Making brown-bag meals for the needy helped this law student stay busy and safe during the COVID-19 pandemic
Assembling sandwiches helped recent law school graduate Jacqueline Ingles focus during remote classes, and over the past year she made more than a thousand of them for the Chicago Help Initiative, a nonprofit group that takes food to pantries and free meal sites.
Her efforts also include baked ham, Brussels sprouts, mashed potatoes, Greek rice bowls with homemade hummus and matzo ball soup. She makes all of it from her one-bedroom apartment.
“I have a slow cooker I’d use if classes were going on. And I would make sandwiches during class where there was just a lecture, and no heavy note taking. They would just see my face,” says Ingles, who graduated from Chicago’s Loyola University School of Law in May.
Ingles drops the food off at the Chicago Help Initiative. She’s made the most meals of any single volunteer, says Doug Fraser, executive director of the Chicago Help Initiative.
In addition to cooking for the needy, Ingles makes Easter baskets for kids in care of the Illinois Department of Children and Family Services, Block Club Chicago reports. This year she made 60 baskets, filled with many donations made through Amazon.
Her family has a criminal defense law firm, Ingles & Ingles, and she started the Easter basket project after meeting a social worker through the office. The Chicago Help Initiative connection came through an announcement on her law school’s website. She grew up cooking with her mom, who taught her how to make almost everything from scratch.
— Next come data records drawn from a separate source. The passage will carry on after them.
File: config.mk
export PLATFORM = sky130hd
export DESIGN_NAME = wb_interconnect_arb_nxn
export DESIGN_NICKNAME = d
export VERILOG_FILES = /design/src/rtl/wb_interconnect_arb_nxn.sv
export SDC_FILE = /design/constraint.sdc
export NUM_CORES = 1
export LEC_CHECK = 0
export CORE_AREA = 2 2 165 167
export DETAILED_ROUTE_END_ITERATION = 8
export DIE_AREA = 0 0 167 169
export PLACE_DENSITY = 0.49
export SLEW_MARGIN = 20
export SYNTH_ARGS = -nofsm -noshare
export SYNTH_HDL_FRONTEND = slang
export SYNTH_SLANG_ARGS = --single-unit
export TNS_END_PERCENT = 10
File: constraint.sdc
create_clock -name clk -period 2.4 [get_ports clk]
set_clock_uncertainty 0.2 [all_clocks]
set_input_delay 0.48 -clock clk [delete_from_list [all_inputs] [get_ports clk]]
set_output_delay 0.48 -clock clk [all_outputs]
set_load 0.005 [all_outputs]
File: src/rtl/wb_interconnect_arb_nxn.sv
// Registered-arbitration Wishbone N x M interconnect.
//
// Connects N_INITIATORS classic-cycle Wishbone initiators to N_TARGETS
// targets. Each target owns an arbiter (fixed priority or round-robin).
// The arbiter locks its grant for the whole cyc period of the winning
// initiator. Unmatched strobes are answered by a built-in decode-error
// responder. An optional per-target watchdog ends stalled cycles with err.
//
// Ports (initiator signals packed per initiator j, target signals packed
// per target i):
//   clk, rst                            clock, synchronous active-low reset
//   adr, dat_w, cyc, stb, we, sel       initiator requests (in)
//   dat_r, ack, err                     initiator responses (out)
//   tadr, tdat_w, tcyc, tstb, twe, tsel target requests (out)
//   tdat_r, tack, terr                  target responses (in)
module wb_interconnect_arb_nxn #(
    parameter int unsigned WB_ADDR_WIDTH  = 32,
    parameter int unsigned WB_DATA_WIDTH  = 32,
    parameter int unsigned N_INITIATORS   = 2,
    parameter int unsigned N_TARGETS      = 2,
    parameter logic [WB_ADDR_WIDTH*N_TARGETS-1:0] T_ADR      = {32'h2000_0000, 32'h1000_0000},
    parameter logic [WB_ADDR_WIDTH*N_TARGETS-1:0] T_ADR_MASK = {32'hF000_0000, 32'hF000_0000},
    parameter int unsigned ARB_MODE       = 1,
    parameter int unsigned TIMEOUT_CYCLES = 0
) (
    input  logic                                        clk,
    input  logic                                        rst,
    input  logic [N_INITIATORS*WB_ADDR_WIDTH-1:0]       adr,
    input  logic [N_INITIATORS*WB_DATA_WIDTH-1:0]       dat_w,
    output logic [N_INITIATORS*WB_DATA_WIDTH-1:0]       dat_r,
    input  logic [N_INITIATORS-1:0]                     cyc,
    input  logic [N_INITIATORS-1:0]                     stb,
    input  logic [N_INITIATORS-1:0]                     we,
    input  logic [N_INITIATORS*(WB_DATA_WIDTH/8)-1:0]   sel,
    output logic [N_INITIATORS-1:0]                     ack,
    output logic [N_INITIATORS-1:0]                     err,
    output logic [N_TARGETS*WB_ADDR_WIDTH-1:0]          tadr,
    output logic [N_TARGETS*WB_DATA_WIDTH-1:0]          tdat_w,
    output logic [N_TARGETS-1:0]                        tcyc,
    output logic [N_TARGETS-1:0]                        tstb,
    output logic [N_TARGETS-1:0]                        twe,
    output logic [N_TARGETS*(WB_DATA_WIDTH/8)-1:0]      tsel,
    input  logic [N_TARGETS*WB_DATA_WIDTH-1:0]          tdat_r,
    input  logic [N_TARGETS-1:0]                        tack,
    input  logic [N_TARGETS-1:0]                        terr
);

    localparam int unsigned AW   = WB_ADDR_WIDTH;
    localparam int unsigned DW   = WB_DATA_WIDTH;
    localparam int unsigned SW   = WB_DATA_WIDTH / 8;
    localparam int unsigned NI   = N_INITIATORS;
    localparam int unsigned NT   = N_TARGETS;
    localparam int unsigned ID_W = (NI > 1) ? $clog2(NI) : 1;
    localparam int unsigned WD_W = (TIMEOUT_CYCLES > 0) ? $clog2(TIMEOUT_CYCLES + 1) : 1;

    typedef enum logic {IDLE, BUSY} state_t;

    logic [NI*NT-1:0]   hit;      // hit[j*NT+i]: initiator j decodes to target i
    logic [NI-1:0]      any_hit;
    logic [NI-1:0]      derr_q;
    logic [NT-1:0]      busy_vec;
    logic [NT*ID_W-1:0] gnt_vec;
    logic [NT-1:0]      wd_err;

    // Address decode; on overlapping ranges the lowest target index wins,
    // so each initiator hits at most one target.
    always_comb begin
        hit     = '0;
        any_hit = '0;
        for (int unsigned j = 0; j < NI; j++) begin
            for (int unsigned i = 0; i < NT; i++) begin
                if (!any_hit[j] &&
                    ((adr[j*AW +: AW] & T_ADR_MASK[i*AW +: AW]) == T_ADR[i*AW +: AW])) begin
                    hit[j*NT + i] = 1'b1;
                    any_hit[j]    = 1'b1;
                end
            end
        end
    end

    // Decode-error responder: the ~derr_q term makes a held strobe see err
    // every second cycle.
    always_ff @(posedge clk) begin
        if (!rst) derr_q <= '0;
        else      derr_q <= cyc & stb & ~any_hit & ~derr_q;
    end

    for (genvar gi = 0; gi < NT; gi++) begin : g_tgt
        state_t          state_q, state_d;
        logic [ID_W-1:0] gnt_q, gnt_d, last_q, last_d, winner;
        logic [NI-1:0]   req;
        logic            won;
        logic [AW-1:0]   g_adr;
        logic [DW-1:0]   g_dat;
        logic [SW-1:0]   g_sel;
        logic            g_we, g_cyc, g_stb, g_hit;
        logic            busy, t_stb;

        always_comb begin
            req = '0;
            for (int unsigned j = 0; j < NI; j++) begin
                req[j] = cyc[j] & stb[j] & hit[j*NT + gi];
            end
        end

        // Round-robin scans the indices above last_q first, then wraps to
        // the bottom; that is the same as a modulo scan from last_q+1.
        always_comb begin
            winner = '0;
            won    = 1'b0;
            if (ARB_MODE == 0) begin
                for (int unsigned j = 0; j < NI; j++) begin
                    if (!won && req[j]) begin
                        winner = ID_W'(j);
                        won    = 1'b1;
                    end
                end
            end else begin
                for (int unsigned j = 0; j < NI; j++) begin
                    if (!won && req[j] && (ID_W'(j) > last_q)) begin
                        winner = ID_W'(j);
                        won    = 1'b1;
                    end
                end
                for (int unsigned j = 0; j < NI; j++) begin
                    if (!won && req[j]) begin
                        winner = ID_W'(j);
                        won    = 1'b1;
                    end
                end
            end
        end

        // Select the signals of the granted initiator.
        always_comb begin
            g_adr = '0;
            g_dat = '0;
            g_sel = '0;
            g_we  = 1'b0;
            g_cyc = 1'b0;
            g_stb = 1'b0;
            g_hit = 1'b0;
            for (int unsigned j = 0; j < NI; j++) begin
                if (gnt_q == ID_W'(j)) begin
                    g_adr = adr[j*AW +: AW];
                    g_dat = dat_w[j*DW +: DW];
                    g_sel = sel[j*SW +: SW];
                    g_we  = we[j];
                    g_cyc = cyc[j];
                    g_stb = stb[j];
                    g_hit = hit[j*NT + gi];
                end
            end
        end

        always_comb begin
            state_d = state_q;
            gnt_d   = gnt_q;
            last_d  = last_q;
            case (state_q)
                IDLE: begin
                    if (|req) begin
                        state_d = BUSY;
                        gnt_d   = winner;
                        last_d  = winner;
                    end
                end
                BUSY: begin
                    if (!g_cyc) state_d = IDLE;
                end
                default: state_d = IDLE;
            endcase
        end

        always_ff @(posedge clk) begin
            if (!rst) begin
                state_q <= IDLE;
                gnt_q   <= '0;
                last_q  <= ID_W'(NI - 1);
            end else begin
                state_q <= state_d;
                gnt_q   <= gnt_d;
                last_q  <= last_d;
            end
        end

        assign busy  = (state_q == BUSY);
        // Strobe is forwarded only while the locked owner still decodes here.
        assign t_stb = busy & g_stb & g_hit;

        assign tadr[gi*AW +: AW]   = busy ? g_adr : '0;
        assign tdat_w[gi*DW +: DW] = busy ? g_dat : '0;
        assign tsel[gi*SW +: SW]   = busy ? g_sel : '0;
        assign twe[gi]             = busy & g_we;
        assign tcyc[gi]            = busy & g_cyc;
        assign tstb[gi]            = t_stb;

        assign busy_vec[gi]             = busy;
        assign gnt_vec[gi*ID_W +: ID_W] = gnt_q;

        if (TIMEOUT_CYCLES > 0) begin : g_wd
            logic [WD_W-1:0] wd_cnt;

            assign wd_err[gi] = (wd_cnt == WD_W'(TIMEOUT_CYCLES)) & t_stb;

            always_ff @(posedge clk) begin
                if (!rst || !busy || !g_cyc || !t_stb || tack[gi] || terr[gi] || wd_err[gi])
                    wd_cnt <= '0;
                else
                    wd_cnt <= wd_cnt + WD_W'(1);
            end
        end else begin : g_no_wd
            assign wd_err[gi] = 1'b0;
        end
    end

    // Return path: an initiator gets responses only from targets that
    // currently grant it.
    always_comb begin
        dat_r = '0;
        ack   = '0;
        err   = '0;
        for (int unsigned j = 0; j < NI; j++) begin
            for (int unsigned i = 0; i < NT; i++) begin
                if (busy_vec[i] && (gnt_vec[i*ID_W +: ID_W] == ID_W'(j))) begin
                    dat_r[j*DW +: DW] = dat_r[j*DW +: DW] | tdat_r[i*DW +: DW];
                    ack[j]            = ack[j] | tack[i];
                    err[j]            = err[j] | terr[i] | wd_err[i];
                end
            end
            err[j] = err[j] | derr_q[j];
        end
    end

endmodule

==> metrics.md, run 1 <==
| Metric | Value |
|---|---|
| Status | finished with violations |
| Failing checks | negative setup slack |
| CTS max path bufs | 2 |
| Cell Pwr Density | between 100 and 150 nW/um^2 |
| Congestion Overflow GR | 0 |
| Worst hold path class | flop to flop |
| RSZ-0062 raised after global routing | true |
| Port Buffer Count | 421 |
| Adder-Cell Fraction of Synth Area | 0% |
| Hold buffers post-CTS | 0 |
| Share of post-route cells with drive strength above 1 | 10.2% |
| Startpoint types | input pin |
| Clock Tree Root | clkbuf_16 |
| Worst-skew pair later-pin latency | 0.23 ns |
| First-pass GRT wire length | 33500 um |
| Setup CP Type | input pin to output port |
| FMAX | 409 MHz |
| Worst-Margin Slew | 0.347 ns |
| Vias in the first global route | 5397 |
| Fillers | 2823 |
| Post-Synthesis Cells | 449 |
| P_leak | 4.85 nW |
| Reg area | between 150 and 200 um^2 |
| Syn avg cell area | 7.96 um^2 |
| DRC violations left | 0 |
| Fin util | 34.0% |
| I/O pin count | 422 |
| Post-Syn Nets | 661 |
| Final nets | roughly 1100 |
| Dpl ws | -1.10 ns |
| Num CTS Buffers | 3 |
| Register area share after synthesis | 4.48% |
| Crit end category | output port |
| Core box area | 26500 um^2 |
| CTS tree | built |
| Post-Synth XOR/XNOR Area | 0% |
| Tot Pwr | 1.15 mW |
| # clock sinks | 8 |
| Detail Route Antenna Nets | 0 |
| DR WL/cell | approximately 19 um |
| GR peak layer | met2 |
| Largest family of logic cells by synthesized area | multiplexers |
| Die width | roughly 170 um |
| GRT Overall Usage | 15.2% |
| Std cell rows | 60 |
| M2 GR Usage | between 30% and 40% |
| Clock slew at reported path FFs | 0.04 ns |
| Hold Vio Cnt, Final | 0 |
| GP Congestion | 0.806 |
| Largest net degree at the start of global routing | 73 |
| Yosys warning total | 0 |
| Min Tclk post-route | 2.45 ns |
| Initial antenna violation count | 2 |
| Final Setup Violations | 3 |
| Layout area overhead | 152% |
| Critical Path Fanout Max | 3 |
| Post-DP HPWL | 18400 um |
| Max-slew violations | 0 |
| Post-Synth Simple-Gate Area | 30.0% |
| Chip Height | 169 um |
| Setup TNS | -0.0655 ns |
| Die ar. | 28200 um^2 |
| Initial core utilization | 13.5% |
| Distinct cells, synth | 34 |
| Initial detailed-routing violation count | 135 |
| WL final | 23300 um |
| Final WS setup | -0.0474 ns |
| TritonRoute pass-1 iters | 4 |
| Worst rel slew slack | between 70% and 80% |
| Via count | between 5000 and 6000 |
| Grt met3 use | 3.67% |
| Max_cap viols | 0 |
| Mux contribution to synthesized area | 39.2% |
| Compound-Gate Fraction of Synth Area | 19.6% |
| Met1 Usage GRT | 16.3% |
| Maximum vdd drop | 0.000148 V |
| Area of the multi-input gates | 3290 um^2 |
| H-tree lvl count | 1 |
| Seq cells post-synth | 8 |
| Post-Syn Area | 3570 um^2 |
| Vias per std cell | 4.27 |
| Final Cycle Share | 102% |
| Worst endpoint required time | 1.72 ns |
| Crit path DAT | about 1.8 ns |
worst max-delay path, stage by stage:
cell,delay [ns]
buf_8,0.11
or3b_4,0.39
or3_4,0.42
a21boi_4,0.21
buf_2,0.15
cells in the final DEF, fill, tap and decap left out, types with 7 or more instances in the layout:
master             n
a22o_1            64
clkdlybuf4s50_1  253
dlymetal6s2s_1    86
mux2i_1          134
dlygate4sd2_1     76
nor2b_1          140
buf_6              7
buf_4             34
buf_12            10
power by group:
| group | switching [mW] | leakage [nW] | internal, mW |
|---|---|---|---|
| Clock | 0.0596 | 0.0370 | 0.214 |
| Combinational | 0.254 | 4.74 | 0.485 |
| Sequential | 0.00533 | 0.0681 | 0.133 |
| Total | 0.318 | 4.85 | 0.833 |
Yosys cell counts, drive strengths merged:
library cell / number / area share, %
o311ai: 3 / 0.74
buf: 26 / 3.8
and2: 3 / 0.53
inv: 3 / 0.32
nand4bb: 2 / 0.63
or3: 2 / 0.35
nand4b: 2 / 0.49
nand2: 1 / 0.10
nor2b: 142 / 25
a21oi: 2 / 0.28
nand2b: 2 / 0.35
a221o: 2 / 0.56
o31a: 2 / 0.49
and3b: 1 / 0.25
or3b: 1 / 0.32
o31ai: 2 / 0.42
nor4: 1 / 0.18
nand3: 2 / 0.28
nor4b: 3 / 1.1
clkbuf: 24 / 2.6
and3: 1 / 0.18
nor3: 2 / 0.28
a211oi: 1 / 0.21
o211ai: 1 / 0.21
o21ai: 1 / 0.14
a22o: 66 / 16
nor2: 1 / 0.10
dfxtp: 8 / 4.5
mux2i: 140 / 39
a21boi: 2 / 0.42
layer usage:
layer / vias to the layer above / share of wire (%)
met5: - / 0
met4: 0 / 0.70
met3: 8 / 7.5
met2: 278 / 55
met1: 2431 / 37
li1: 2508 / -
area by class of cell:
class / instances / area share [%]
Antenna cell: 2 / 0.0556
Multi-Input combinational cell: 388 / 36.5
Timing Repair Buffer: 479 / 55.8
Inverter: 3 / 0.125
Tap cell: 341 / 4.74
Clock buffer: 3 / 0.833
Sequential cell: 8 / 1.94
logic make-up after synthesis:
group	Yosys count
buffers and inverters	53
muxes	140
AOI/OAI and AO/OA	82
and+or+nand+nor	166
DFF	8
what timing repair did:
item	CTS	global route
endpoints found under the setup margin	144	127
pin swaps	7	10
gates resized for setup	121	106
gates cloned	3	1
buffers inserted	9	10
per-stage QoR:
step	hold WS (ns)	cell area (um^2)	std cells
6_report	0.301	9010	1224
5_1_grt	0.314	9010	1224
4_1_cts	0.293	8650	1213
3_5_place_dp	0.290	8410	1199
3_3_place_gp	0.283	8410	1199
2_1_floorplan	0.198	3570	449
path summary, 6_finish.rpt:
| check | from | endpoint | slack (ns) | cells past startpoint |
|---|---|---|---|---|
| min reg2reg | g_tgt[0].last_q$_SDFFE_PN1P_ | g_tgt[0].last_q$_SDFFE_PN1P_ | 0.30 | 1 |
| min | g_tgt[0].last_q$_SDFFE_PN1P_ | g_tgt[0].last_q$_SDFFE_PN1P_ | 0.30 | 1 |
| max | adr[31] | tstb[1] | -0.05 | 5 |
| max reg2reg | g_tgt[1].gnt_q$_SDFFE_PN0P_ | g_tgt[1].busy$_SDFF_PN0_ | 0.68 | 5 |
registers in the layout (all words and copies together), names as in the netlist:
register,cells
g_tgt.busy,2
g_tgt.gnt_q,2
g_tgt.last_q,2
derr_q,2
No activity file was read; power rests on OpenSTA's default activity.
==> inputs of run 2 (changes only) <==
--- a/config.mk
+++ b/config.mk
@@ -8,7 +8,9 @@
 export CORE_AREA = 2 2 165 167
 export DETAILED_ROUTE_END_ITERATION = 8
 export DIE_AREA = 0 0 167 169
-export PLACE_DENSITY = 0.49
+export GPL_TIMING_DRIVEN = 0
+export HOLD_SLACK_MARGIN = 0.1
+export PLACE_DENSITY = 0.51
 export SLEW_MARGIN = 20
 export SYNTH_ARGS = -nofsm -noshare
 export SYNTH_HDL_FRONTEND = slang
==> run 2 against run 1 <==
Compared with the run above:
- the flow still finishes with violations (negative setup slack)
- sequential power hardly changed
- routed wire length is 3.6% higher
- design area is 1.3% higher
- critical path depth stayed put
- via count is 0.82% higher
- total power is 0.74% higher
- die area stayed put
- flip-flop and latch count stayed put
- combinational power hardly changed
- critical path type is now flop to output port
==> metrics.md, run 2 (synthesis results as in run 1) <==
| Metric | Value |
|---|---|
| # clock sinks | 8 (unchanged) |
| First-pass GRT wire length | 35000 um (was 33500 um) |
| Worst hold path class | flop to flop (unchanged) |
| GRT Overall Usage | 16.0% (was 15.2%) |
| Worst-skew pair later-pin latency | 0.23 ns (about the same) |
| Failing checks | negative setup slack (unchanged) |
| Crit path DAT | 1.77 ns (about the same) |
| Fillers | 2798 (was 2823) |
| Share of post-route cells with drive strength above 1 | 13.2% (was 10.2%) |
| CTS tree | built (unchanged) |
| Final nets | 1109 (was 1095) |
| Via count | 5268 (was 5225) |
| Num CTS Buffers | 3 (unchanged) |
| Area of the multi-input gates | 3270 um^2 (was 3290 um^2) |
| Final Cycle Share | 102% (about the same) |
| Crit path max-delay family | buffers and inverters (was simple AND/OR/NAND/NOR gates) |
| CTS max path bufs | 2 (unchanged) |
| Critical R2R Launch | g_tgt[1].gnt_q$_SDFFE_PN0P_ (unchanged) |
| Clock slew at reported path FFs | 0.04 ns (about the same) |
| Max-slew violations | 0 (unchanged) |
| Area after DPL | 8210 um^2 (was 8410 um^2) |
| Worst-Margin Slew | 0.356 ns (was 0.347 ns) |
| Status | finished with violations (unchanged) |
| Max_cap viols | 0 (unchanged) |
| Hold path endpoint | g_tgt[0].last_q$_SDFFE_PN1P_ (unchanged) |
| Worst R2R Path Depth | 4 (was 5) |
| Crit end category | output port (unchanged) |
| Initial core utilization | 13.5% (unchanged) |
| H-tree lvl count | 1 (unchanged) |
| Min Tclk post-route | 2.45 ns (about the same) |
| TritonRoute pass-1 iters | 4 (unchanged) |
| Largest net degree at the start of global routing | 11 (was 73) |
| Vias per std cell | 4.26 (was 4.27) |
| Crit path buf inv count | 3 (was 2) |
| Detail Route Antenna Nets | 0 (unchanged) |
| Largest stage delay on the critical path | 0.53 ns (was 0.42 ns) |
| Chip Height | 169 um (unchanged) |
| Worst rel slew slack | 76.3% (was 76.5%) |
| Final WS setup | -0.0458 ns (was -0.0474 ns) |
| Initial antenna violation count | 2 (unchanged) |
| Worst endpoint required time | 1.72 ns (about the same) |
| Reg area | 175 um^2 (unchanged) |
| Core box area | 26500 um^2 (unchanged) |
| WHS Path Cells | 1 (unchanged) |
| DRC violations left | 0 (unchanged) |
| Std cell rows | 60 (unchanged) |
| Stages on worst setup path | 5 (unchanged) |
| I/O pin count | 422 (unchanged) |
| Final Setup Violations | 3 (unchanged) |
| Crit-path cells | buf_12, buf_6, mux2i_1, nor2b_2, clkdlybuf4s50_1 (was buf_8, or3b_4, or3_4, a21boi_4, buf_2) |
| Maximum vdd drop | 0.000178 V (was 0.000148 V) |
| Die ar. | 28200 um^2 (unchanged) |
| R2r setup slk | 0.87 ns (was 0.68 ns) |
| Clock Tree Root | clkbuf_16 (unchanged) |
| Vias in the first global route | 5632 (was 5397) |
| Commonest non-fill, non-tap cell in the layout | clkdlybuf4s50_1 (unchanged) |
| Setup TNS | -0.0890 ns (was -0.0655 ns) |
| Die width | 167 um (unchanged) |
| Setup CP Type | flop to output port (was input pin to output port) |
| Critical Path Fanout Max | 10 (was 3) |
| Startpoint types | flop (was input pin) |
| Reg-to-reg endpoint | g_tgt[1].busy$_SDFF_PN0_ (unchanged) |
| Cell Pwr Density | 127 nW/um^2 (was 128 nW/um^2) |
| DR WL/cell | 19.5 um (was 19.1 um) |
| Port Buffer Count | 421 (unchanged) |
| Hold Vio Cnt, Final | 0 (unchanged) |
| RSZ-0062 raised after global routing | true (unchanged) |
| Design area | 9130 um^2 (was 9010 um^2) |
| Commonest non-fill, non-tap cells in the layout | clkdlybuf4s50_1 (277), mux2i_1 (137), nor2b_1 (136) (was clkdlybuf4s50_1 (253), nor2b_1 (140), mux2i_1 (134)) |
| Critical-path top delay cell | clkdlybuf4s50_1 (was or3_4) |
| Layout area overhead | 155% (was 152%) |
| GP Congestion | 0.784 (was 0.806) |
| Beginning of the worst hold path | g_tgt[0].last_q$_SDFFE_PN1P_ (unchanged) |
| Initial detailed-routing violation count | 178 (was 135) |
| Congestion Overflow GR | 0 (unchanged) |
| FMAX | 409 MHz (about the same) |
| WL final | 24200 um (was 23300 um) |
| P_leak | 4.18 nW (was 4.85 nW) |
| Post-DP HPWL | 19600 um (was 18400 um) |
-- run 2: through the flow --
stage          total power [mW]  utilization [%]  setup WS [ns]  hold slack, ns  instances
2_1_floorplan             0.317                -          0.256           0.198        449
3_3_place_gp              0.853             31.0         -0.963           0.285       1211
3_5_place_dp              0.856             31.0         -0.987           0.286       1211
4_1_cts                    1.17             33.6         -0.181           0.292       1232
5_1_grt                    1.23             34.4         -0.107           0.331       1238
6_report                   1.16             34.4        -0.0458           0.289       1238
-- run 2: layout make-up --
class                   instances  area share [%]
diodes                          2          0.0548
plain buffers                  48            6.99
clock buffers                   3           0.822
inverters                       3           0.123
multi-input cells             388            35.8
flip-flops and latches          8            1.92
well taps                     341            4.67
repair buffers                445            49.6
Ingles has an autoimmune disease, and says cooking was a good distraction over the past year when she needed to stay inside for health reasons.
“When God gives you an ability, you use it,” she explained. “I knew when I saw the digital flyer for the Chicago Help Initiative that this was a sign from above to share my love for cooking.”
Many people who needed food were not homeless, but they had recently lost their jobs. They appeared to be the same age as her parents.
“It really just broke my heart to see this, and I have to keep doing it as long as somebody is in need of it,” says Ingles, who sold a contract law textbook she didn’t need anymore to cover the first meals. She also put her stimulus money toward food. Her parents chipped in too, and she has a Go Fund Me page, which raised $1,790 so far.
“I’m really good with coupons, and finding out what’s on sale that week,” says Ingles, who won French bread and spaghetti noodles through the Jewel-Osco grocery store chain’s Shop, Play & Win! Monopoly pieces.
She started making meals other than sandwiches about four months into the project.
“What’s the nutritional value of a sandwich? It’s two slices of meat; how nutritious is that? Plus sandwiches cost a lot of money. I thought with the amount I put toward sandwich meat, I could make lasagna, chicken enchiladas—things that had more nutritional value than a sandwich,” she says, adding that nonsandwich meals are more filling and may provide more than one portion.
“A lot of times, this food is lasting people through the weekend,” says Ingles, who buys to-go containers at Jewel-Osco, restaurant supply stores or on Amazon, depending on who has the better deal.
After the July bar exam, Ingles plans to focus on writing a true-crime novel about Andre Crawford, a Chicago man convicted of brutally murdering 11 women. Ultimately, she’d like to work as a legal analyst with the network Court TV.
She initially planned to scale back on cooking while studying for the bar, but now says meal-making fills a need she has to multitask.
A few days before Memorial Day weekend, she was planning a holiday-themed meal for the Chicago Help Initiative: grilled chicken breasts, corn on the cob, macaroni salad, watermelon, lemonade and an American flag cookie.
“It’s an ode to America via cuisine. I’m still debating homemade cornbread,” she told the ABA Journal.